Monopolistic competition exists where many firms sell differentiated products in a market with relatively low entry barriers.
## Core concept
Monopolistic competition is a hybrid market structure combining elements of perfect competition and monopoly:
- Many sellers exist in the industry, but each has some market power
- Differentiated products — goods are similar but not identical (brand names, quality, packaging, location, design)
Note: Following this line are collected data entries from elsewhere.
<file path="src/rtl/signed_divider.sv">
// Signed 8-bit / 4-bit restoring divider: an 8-step unsigned magnitude divide, then sign fix-up.
// DIV_SATURATE_EN: when defined, the -128 / -1 quotient saturates to +127 instead of wrapping to -128.
module signed_divider (
  input  logic       clock,
  input  logic       reset,
  input  logic       strt,
  input  logic [7:0] N,
  input  logic [3:0] D,
  output logic [7:0] Q,
  output logic [3:0] R,
  output logic       done,
  output logic       busy,
  output logic       dz,
  output logic       ovf,
  output logic [1:0] state_dbg
);

  typedef enum logic [1:0] {
    S_IDLE = 2'd0,
    S_CALC = 2'd1,
    S_FIX  = 2'd2,
    S_DONE = 2'd3
  } state_t;

  state_t     state_q, state_d;
  logic [7:0] dvd_q, dvd_d;     // dividend magnitude, shifts out MSB first, quotient shifts in
  logic [3:0] dvs_q, dvs_d;
  logic [3:0] rem_q, rem_d;
  logic       sn_q, sn_d, sd_q, sd_d;
  logic [3:0] cnt_q, cnt_d;
  logic [7:0] quo_q, quo_d;
  logic [3:0] res_r_q, res_r_d;
  logic       dz_q, dz_d, ovf_q, ovf_d;

  logic       load;
  logic [4:0] shifted;
  logic       ge;
  logic       neg;
  logic [7:0] q_signed, q_final;
  logic [3:0] r_signed;
  logic       ovf_hit;

  assign load = strt && (state_q == S_IDLE || state_q == S_DONE);

  always_ff @(posedge clock or posedge reset) begin
    if (reset) begin
      state_q <= S_IDLE;
      dvd_q   <= '0;
      dvs_q   <= '0;
      rem_q   <= '0;
      sn_q    <= 1'b0;
      sd_q    <= 1'b0;
      cnt_q   <= '0;
      quo_q   <= '0;
      res_r_q <= '0;
      dz_q    <= 1'b0;
      ovf_q   <= 1'b0;
    end else begin
      state_q <= state_d;
      dvd_q   <= dvd_d;
      dvs_q   <= dvs_d;
      rem_q   <= rem_d;
      sn_q    <= sn_d;
      sd_q    <= sd_d;
      cnt_q   <= cnt_d;
      quo_q   <= quo_d;
      res_r_q <= res_r_d;
      dz_q    <= dz_d;
      ovf_q   <= ovf_d;
    end
  end

  always_comb begin
    state_d = state_q;
    case (state_q)
      S_IDLE, S_DONE: if (strt) state_d = (D == 4'd0) ? S_DONE : S_CALC;
      S_CALC:         if (cnt_q == 4'd1) state_d = S_FIX;
      S_FIX:          state_d = S_DONE;
      default:        state_d = S_IDLE;
    endcase
  end

  always_comb begin
    done      = (state_q == S_DONE);
    busy      = (state_q == S_CALC) || (state_q == S_FIX);
    state_dbg = state_q;
  end

  // Only -128 / -1 yields a positive quotient magnitude with bit 7 set.
  always_comb begin
    shifted  = {rem_q, dvd_q[7]};
    ge       = (shifted >= {1'b0, dvs_q});
    neg      = sn_q ^ sd_q;
    q_signed = neg ? (8'd0 - dvd_q) : dvd_q;
    r_signed = sn_q ? (4'd0 - rem_q) : rem_q;
    ovf_hit  = !neg && dvd_q[7];
`ifdef DIV_SATURATE_EN
    q_final  = ovf_hit ? 8'h7F : q_signed;
`else
    q_final  = q_signed;
`endif
  end

  always_comb begin
    dvd_d   = dvd_q;
    dvs_d   = dvs_q;
    rem_d   = rem_q;
    sn_d    = sn_q;
    sd_d    = sd_q;
    cnt_d   = cnt_q;
    quo_d   = quo_q;
    res_r_d = res_r_q;
    dz_d    = dz_q;
    ovf_d   = ovf_q;
    if (load) begin
      dz_d  = (D == 4'd0);
      ovf_d = 1'b0;
      if (D == 4'd0) begin
        quo_d   = '0;
        res_r_d = '0;
      end else begin
        dvd_d = N[7] ? (8'd0 - N) : N;
        dvs_d = D[3] ? (4'd0 - D) : D;
        sn_d  = N[7];
        sd_d  = D[3];
        rem_d = '0;
        cnt_d = 4'd8;
      end
    end else if (state_q == S_CALC) begin
      rem_d = ge ? 4'(shifted - {1'b0, dvs_q}) : shifted[3:0];
      dvd_d = {dvd_q[6:0], ge};
      cnt_d = cnt_q - 4'd1;
    end else if (state_q == S_FIX) begin
      quo_d   = q_final;
      res_r_d = r_signed;
      ovf_d   = ovf_hit;
      dz_d    = 1'b0;
    end
  end

  assign Q   = quo_q;
  assign R   = res_r_q;
  assign dz  = dz_q;
  assign ovf = ovf_q;

endmodule

</file>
- Low entry and exit barriers — new firms can enter without major capital or legal obstacles
- Independent decision-making — each firm sets its own price and output without formal collusion
- Imperfect information — buyers may not know all alternatives or prices
- Excess capacity — firms typically operate below minimum average cost in long-run equilibrium
Examples: Retail stores (chemists, grocers), restaurants, clothing brands, fast-moving consumer goods (FMCGs), salons, petrol pumps.
## Formula / rule
Short-run equilibrium: - Firm maximizes profit where Marginal Revenue (MR) = Marginal Cost (MC) - Price is determined from the demand curve at this output level - Economic profit is possible in the short run (P > AC)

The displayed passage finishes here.